==> config.mk <==
export PLATFORM = sky130hd
export DESIGN_NAME = sum_decimator
export DESIGN_NICKNAME = d
export VERILOG_FILES = /design/src/rtl/sum_decimator.sv
export SDC_FILE = /design/constraint.sdc
export NUM_CORES = 1
export LEC_CHECK = 0
export ABC_AREA = 1
export CAP_MARGIN = 30
export CORE_MARGIN = 5
export CORE_UTILIZATION = 45
export DETAILED_ROUTE_END_ITERATION = 8
export PLACE_DENSITY = 0.76
export SYNTH_ARGS = -nofsm -noshare
export SYNTH_HDL_FRONTEND = slang
export SYNTH_SLANG_ARGS = --single-unit
==> constraint.sdc <==
create_clock -name clk -period 4.1 [get_ports clk]
set_clock_uncertainty 0.15 [all_clocks]
set_input_delay 1.025 -clock clk [delete_from_list [all_inputs] [get_ports clk]]
set_output_delay 1.025 -clock clk [all_outputs]
set_load 0.05 [all_outputs]
==> src/rtl/sum_decimator.sv <==
// Decimating averager: sums 2^LOG2_N qualified samples and emits their mean through a one-deep valid/ready buffer.
// Optional SUM_DECIMATOR_ROUND_EN selects round-half-up instead of floor.
module sum_decimator #(
    parameter int DIM    = 14,
    parameter int LOG2_N = 2
) (
    input  logic                  clk,
    input  logic                  rst_n,
    input  logic signed [DIM-1:0] in_data,
    input  logic                  in_valid,
    input  logic                  clear,
    output logic signed [DIM-1:0] out_data,
    output logic                  out_valid,
    input  logic                  out_ready,
    output logic                  overrun
);

    localparam int AW = DIM + LOG2_N;
    localparam logic [LOG2_N-1:0] CNT_LAST = '1;

`ifdef SUM_DECIMATOR_ROUND_EN
    localparam logic signed [AW-1:0] RND = AW'(2 ** (LOG2_N - 1));
`else
    localparam logic signed [AW-1:0] RND = '0;
`endif

    typedef enum logic {
        BUF_EMPTY = 1'b0,
        BUF_FULL  = 1'b1
    } buf_state_t;

    // A window sum of N in-range samples plus the bias always fits AW bits,
    // so the shifted result needs only truncation, never saturation.
    function automatic logic signed [DIM-1:0] avg_of(input logic signed [AW-1:0] total);
        logic signed [AW-1:0] biased;
        biased = total + RND;
        return DIM'(biased >>> LOG2_N);
    endfunction

    logic signed [AW-1:0]  r_acc;
    logic [LOG2_N-1:0]     r_cnt;
    buf_state_t            r_state;
    logic signed [DIM-1:0] r_out_data;
    logic                  r_overrun;

    logic signed [AW-1:0]  w_sample_ext;
    logic signed [AW-1:0]  w_total;
    logic signed [DIM-1:0] w_result;
    logic                  w_accept;
    logic                  w_done;

    assign w_sample_ext = {{LOG2_N{in_data[DIM-1]}}, in_data};
    assign w_total      = r_acc + w_sample_ext;
    assign w_result     = avg_of(w_total);
    assign w_accept     = in_valid & ~clear;
    assign w_done       = w_accept & (r_cnt == CNT_LAST);

    assign out_data  = r_out_data;
    assign out_valid = (r_state == BUF_FULL);
    assign overrun   = r_overrun;

    always_ff @(posedge clk) begin
        if (!rst_n) begin
            r_acc      <= '0;
            r_cnt      <= '0;
            r_state    <= BUF_EMPTY;
            r_out_data <= '0;
            r_overrun  <= 1'b0;
        end else begin
            // Window accumulation; clear beats a same-cycle sample.
            if (clear || w_done) begin
                r_acc <= '0;
                r_cnt <= '0;
            end else if (in_valid) begin
                r_acc <= w_total;
                r_cnt <= r_cnt + LOG2_N'(1);
            end

            if (clear) begin
                r_overrun <= 1'b0;
            end else if (w_done && (r_state == BUF_FULL) && !out_ready) begin
                r_overrun <= 1'b1;
            end

            // Output buffer: a completion refills it, otherwise a handshake drains it.
            case (r_state)
                BUF_EMPTY: begin
                    if (w_done) begin
                        r_out_data <= w_result;
                        r_state    <= BUF_FULL;
                    end
                end
                BUF_FULL: begin
                    if (w_done) begin
                        if (out_ready) begin
                            r_out_data <= w_result;
                        end
                    end else if (out_ready) begin
                        r_state <= BUF_EMPTY;
                    end
                end
                default: r_state <= BUF_EMPTY;
            endcase
        end
    end

endmodule

==> results.json, run 1 <==
{
  "r2r_end": "out_data[8]",
  "synth_ff_type": "dfxtp_1",
  "r2r_start": "r_acc[0]",
  "seqCellArea_um2": 681,
  "wl_per_cell_um": 11.0,
  "multiInputGateArea_um2": 1290,
  "hold_end": "r_acc[0]",
  "gr-total-overflow": 0,
  "clk_root_buffer_cell": "clkbuf_8",
  "finalCritPeriodShare_pct": 68.0,
  "startpoint_type": "primary input",
  "clk_latency_ns": 0.29,
  "antenna_cells": 0,
  "grt_first_pass_wirelength_mm": 8.98,
  "syn_area_um2": 2290,
  "synth-seq-cells": 34,
  "drive_gt1_share_pct": 6.78,
  "hpwlAfterDp_mm": 3.98,
  "routed_wl_mm": 5.14,
  "drtAntennaViolNets": 0,
  "fill_cells": 521,
  "ys_async_sr_fraction_pct": 0,
  "grt_setup_unrepaired": "false",
  "rows": 26,
  "synth_top_area_share_pct": 29.7,
  "path_max_fanout": 3,
  "crit_top_cell": "nand2_1",
  "cap_violations": 0,
  "holdCritStartpoint": "r_acc[0]",
  "whs_path_depth": 2,
  "syn_to_final_growth_pct": 20.7,
  "hold_slack_ns": 0.319,
  "path_cells": "clkdlybuf4s50_1 -> ha_1 -> fa_1 -> nand2_1 -> nand2_1 -> nand3b_1 -> nand2_1 -> nand2_1 -> nand2_1 -> nand2_1 -> nand3_1 -> nand2_1 -> inv_1",
  "yosys_warnings": 0,
  "post-route-drc-count": 0,
  "power_leakage_nw": 1.51,
  "maxSlewViolCount": 0,
  "cts.path.max_buffers": 2,
  "initial_core_util_pct": 45.5,
  "die_w_um": 81.4,
  "ys_seq_area_share_pct": 29.7,
  "path_class": "in -> reg",
  "h-tree-depth": 2,
  "crit_path_end_kind": "flop",
  "status": "complete, no violations",
  "hold_buffers": 0,
  "synth_top_area_cell": "dfxtp_1",
  "coreArea_um2": 5040,
  "post-cts-setup-buffers": 0,
  "die_y_um": 81.4,
  "cts.clk_slew.worst_paths_ns": 0.07,
  "crit_family": "simple AND/OR/NAND/NOR gates",
  "setup_viol": 0,
  "period_needed_ns": 2.79,
  "numCtsBuffers": 5,
  "nets": 433,
  "cp.required_ns": 4.15,
  "slowest_delay_ns": 0.40,
  "pin_count": 35,
  "drt_iter0_drc": 106,
  "synth_cell_types": 28,
  "netlist_instances": 363,
  "first_global_vias": 2148,
  "hold_viol": 0,
  "syn_nets": 399,
  "ctsResizeCount": 0,
  "fmax_mhz": 358,
  "ys_top_cells_by_area": "dfxtp_1 (30%), nand2_1 (16%), inv_1 (11%)",
  "vias": 2214,
  "antenna_found_initial": 0,
  "synth_most_common_cell": "nand2_1",
  "hold_path.class": "reg -> reg",
  "p_per_area_nw_per_um2": 277,
  "slowest_stage": "clkdlybuf4s50_1",
  "drt-pass1-iter-count": 4,
  "tns_ns": 0,
  "r2r_cells": 12,
  "grt_max_degree": 33,
  "io_buffers": 34,
  "dieArea_um2": 6630,
  "cp.buffers_inverters": 2,
  "cts.sinks": 34,
  "worst_pin_slew_ns": 0.664,
  "r2r_slack_ns": 2.16,
  "synth_edf_count": 0,
  "gp_congestion": 0.874,
  "vias_per_cell": 4.73,
  "cts_tree": "built",
  "ir_worst_vdd_uv": 144,
  "cp.arrival_ns": 2.84,
  "yosys-top-cells-count": "nand2_1 (99), inv_1 (65), nor2_1 (55)",
  "slew_headroom_pct": 55.6,
  "syn_area_per_cell_um2": 6.32,
  "track_usage_pct": 17.5
}
## sequential cells by signal (all words and copies together) (netlist names)
name / cells
out_data: 14
out_valid: 1
overrun: 1
r_acc: 16
r_cnt: 2
## metal layers
| layer | GRT usage, % | wire, um | up-vias |
|---|---|---|---|
| met5 | 0 | 0 | - |
| met4 | 8.28 | 147 | 0 |
| met3 | 4.28 | 246 | 14 |
| met2 | 30.5 | 2400 | 43 |
| met1 | 20.0 | 2340 | 983 |
| li1 | - | - | 1174 |
## where the power goes
| group | total (W) | internal (W) | switching (W) |
|---|---|---|---|
| Sequential | 0.000344 | 0.000338 | 0.00000512 |
| Combinational | 0.000154 | 0.0000628 | 0.0000916 |
| Clock | 0.000268 | 0.000135 | 0.000133 |
## worst max path at each step
stage                     from      endpoint  slack (ns)  cells past startpoint
finish              in_data[0]   out_data[8]        1.31                     13
global route        in_data[0]     r_acc[10]        1.12                     13
CTS                 in_data[0]  out_data[12]        1.32                     13
detailed placement  in_data[0]  out_data[12]        1.00                     13
global placement    in_data[0]  out_data[12]        1.05                     13
floorplan           in_data[0]   out_data[6]        1.59                     11
## placed cells by master (no fill, tap or decap), drive strengths merged
master / instances
dfxtp: 34
o21ai: 6
fa: 1
and2: 1
or2: 2
nand4: 1
nand3: 33
clkdlybuf4s50: 34
xor2: 1
clkbuf: 6
clkinv: 1
nor2: 56
nand2: 102
ha: 16
xnor2: 5
nand3b: 2
clkinvlp: 1
nor3: 3
inv: 72
buf: 1
o211ai: 6
a21oi: 14
## cells by family after synthesis
logic type	Yosys count	synth area share [%]
buf+inv	80	14.2
flops	34	29.7
simple gates	200	37.1
fa+ha+maj	17	9.60
compound gates	26	6.82
xor+xnor	6	2.62
## worst reg2reg max path, stage by stage, from the launching register on
cell and delay [ns]:
dfxtp_1 0.31, ha_1 0.20, fa_1 0.40, nand2_1 0.09
nand2_1 0.07, nand3b_1 0.11, nand2_1 0.11, nand2_1 0.10
nand2_1 0.05, nand2_1 0.07, nand3_1 0.07, nand2_1 0.09
inv_1 0.04
## layout make-up
cell class / count / area share, %
clock buffer: 6 / 2.98
clock inverter: 2 / 0.452
inverter: 72 / 9.76
multi-input combinational: 249 / 46.5
sequential: 34 / 24.6
tap: 70 / 3.16
timing repair buffer: 35 / 12.6
## through the flow
stage               utilization, %  cells  area [um^2]  setup WS (ns)  total power [W]
finish                        54.9    468         2770           1.31         0.000766
global route                  54.9    468         2770           1.12         0.000816
CTS                           54.9    468         2770           1.32         0.000776
detailed placement            53.0    460         2670           1.00         0.000505
global placement              53.0    460         2670           1.05         0.000502
floorplan                        -    363         2290           1.59         0.000463
(Power assumes the default switching activity.)
==> run 2: changes to the inputs <==
==> constraint.sdc (replaced) <==
create_clock -name clk -period 2.6 [get_ports clk]
set_clock_uncertainty 0.15 [all_clocks]
set_input_delay 0.65 -clock clk [delete_from_list [all_inputs] [get_ports clk]]
set_output_delay 0.65 -clock clk [all_outputs]
set_load 0.05 [all_outputs]
==> run 2 against run 1 <==
  * Highest routed layer unchanged
  * Largest cell class unchanged
  * Setup slack worse by 1.1 ns
  * Sequential cell count stayed put
  * Die area stayed put
  * Utilization is 1.1 points higher
  * Routed wire length is 1.8% higher
  * Final cell count is 1.3% higher
  * Worst hold slack hardly changed
  * Critical path depth stayed put
  * Register-to-register slack worse by 1.5 ns
  * Design area is 1.9% higher
==> results.json, run 2 (synthesis gave the netlist of run 1 again) <==
{
  "post-route-drc-count": 0,
  "syn_to_final_growth_pct": 23.0,
  "post-cts-setup-buffers": 0,
  "die_w_um": 81.4,
  "drtAntennaViolNets": 0,
  "routed_wl_mm": 5.23,
  "hold_path.class": "reg -> reg",
  "ctsResizeCount": 0,
  "status": "complete, no violations",
  "pin_count": 35,
  "gp_congestion": 0.873,
  "cts.clk_slew.worst_paths_ns": 0.07,
  "cp.arrival_ns": 2.43,
  "p_per_area_nw_per_um2": 429,
  "dieArea_um2": 6630,
  "vias": 2200,
  "slew_headroom_pct": 66.7,
  "largest-register": "r_acc",
  "cts_tree": "built",
  "coreArea_um2": 5040,
  "cp.required_ns": 2.65,
  "crit_path_end_kind": "flop",
  "rows": 26,
  "fin_ws_ns": 0.227,
  "r2r_start": "r_acc[0]",
  "cts.path.max_buffers": 2,
  "antenna_found_initial": 0,
  "die_y_um": 81.4,
  "cts.sinks": 34,
  "maxSlewViolCount": 0,
  "final_cell_mix": "nand2_1 (99), inv_1 (65), nor2_1 (55)",
  "grt_first_pass_wirelength_mm": 8.97,
  "setup_viol": 0,
  "holdCritStartpoint": "r_acc[0]",
  "startpoint_type": "primary input",
  "antenna_cells": 0,
  "hpwlAfterDp_mm": 4.00,
  "cap_violations": 0,
  "finalCritPeriodShare_pct": 91.3,
  "fmax_mhz": 421,
  "track_usage_pct": 17.8,
  "h-tree-depth": 2,
  "setup.worst_path.start": "in_data[0]",
  "hold_buffers": 0,
  "hold_viol": 0,
  "drive_gt1_share_pct": 7.92,
  "fin_util_pct": 56.0,
  "drt_iter0_drc": 85,
  "post-place-ws_ns": -0.0827,
  "clk_root_buffer_cell": "clkbuf_8",
  "vias_per_cell": 4.64,
  "wl_per_cell_um": 11.0,
  "clk_latency_ns": 0.30,
  "drt-pass1-iter-count": 4,
  "numCtsBuffers": 5,
  "power_leakage_nw": 1.55,
  "ir_worst_vdd_uv": 316,
  "nets": 439,
  "r2r_cells": 12,
  "first_global_vias": 2111,
  "grt_max_degree": 33,
  "initial_core_util_pct": 45.5,
  "largest_reg_flops": 16,
  "gr-total-overflow": 0,
  "period_needed_ns": 2.37,
  "tns_ns": 0,
  "whs_path_depth": 2,
  "final_common_cell": "nand2_1",
  "path_class": "in -> reg",
  "grt_setup_unrepaired": "false",
  "worst_pin_slew_ns": 0.498,
  "io_buffers": 34,
  "path_max_fanout": 3
}
[run 2: changes by cell type in the layout (fill, tap and decap cells not counted)]
cell / previous run / this run
clkinvlp_4: 1 / 0
buf_4: 1 / 6
buf_12: 0 / 1
clkbuf_1: 0 / 1
[run 2: area by class of cell]
type	count	area, um^2
inverters	72	270
fillers	524	2220
clock inverters	1	5.00
well taps	70	87.6
multi-input cells	249	1290
clock buffers	7	86.3
repair buffers	41	405
flip-flops and latches	34	681
[run 2: critical path: stages]
cell and delay, ns:
clkdlybuf4s50_1 0.41, ha_1 0.23, fa_1 0.39, nand2_1 0.08, nand2_1 0.07, nand3b_1 0.10, nand2_1 0.10, nand2_1 0.09
nand2_1 0.06, nand2_1 0.08, nand3_1 0.07, nand2_1 0.06, inv_1 0.04
[run 2: power breakdown]
part | switching (W) | total [W] | internal [W]
Combinational | 0.000146 | 0.000253 | 0.000106
Sequential | 0.00000783 | 0.000542 | 0.000534
Clock | 0.000202 | 0.000415 | 0.000214
[run 2: metrics by stage]
stage                     total power [W]  cell area [um^2]  hold WS (ns)  instances
after floorplan                  0.000729              2290         0.291        363
after global placement           0.000800              2730         0.304        466
after detailed placement         0.000804              2730         0.313        466
after CTS                         0.00122              2820         0.323        474
after global routing              0.00129              2820         0.343        474
final                             0.00121              2820         0.320        474
[run 2: path summary, 6_finish.rpt]
path / to / slack (ns)
max reg2reg: out_data[12] / 0.70
min: r_acc[0] / 0.32
min reg2reg: r_acc[0] / 0.32
max: out_data[12] / 0.23
[run 2: layer usage]
metal  vias to the layer above  global-route usage [%]  share of wire, %
met2                        43                    30.5                47
met1                       961                    20.9                46
li1                       1186                       -                 -
met5                         -                       0                 0
met3                        10                    3.51               4.6
met4                         0                    9.12               2.7
==> run 3: changes to the inputs <==
--- a/config.mk
+++ b/config.mk
@@ -9,6 +9,7 @@
 export CAP_MARGIN = 30
 export CORE_MARGIN = 5
 export CORE_UTILIZATION = 45
+export CTS_CLUSTER_SIZE = 30
 export DETAILED_ROUTE_END_ITERATION = 8
 export PLACE_DENSITY = 0.76
 export SYNTH_ARGS = -nofsm -noshare
==> results of run 3 <==
No change in the layout: final DEF, timing and power equal those of run 2.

▸ WHAT YOU SHOULD DO:
Copy the stretch of the records above that runs from the line with "assign out_valid = (r_state == BUF_FULL);" through the line with "r_acc <= w_total;". Both end lines belong in the copy, and nothing else does.

▸ REPLY:
    assign out_valid = (r_state == BUF_FULL);
    assign overrun   = r_overrun;

    always_ff @(posedge clk) begin
        if (!rst_n) begin
            r_acc      <= '0;
            r_cnt      <= '0;
            r_state    <= BUF_EMPTY;
            r_out_data <= '0;
            r_overrun  <= 1'b0;
        end else begin
            // Window accumulation; clear beats a same-cycle sample.
            if (clear || w_done) begin
                r_acc <= '0;
                r_cnt <= '0;
            end else if (in_valid) begin
                r_acc <= w_total;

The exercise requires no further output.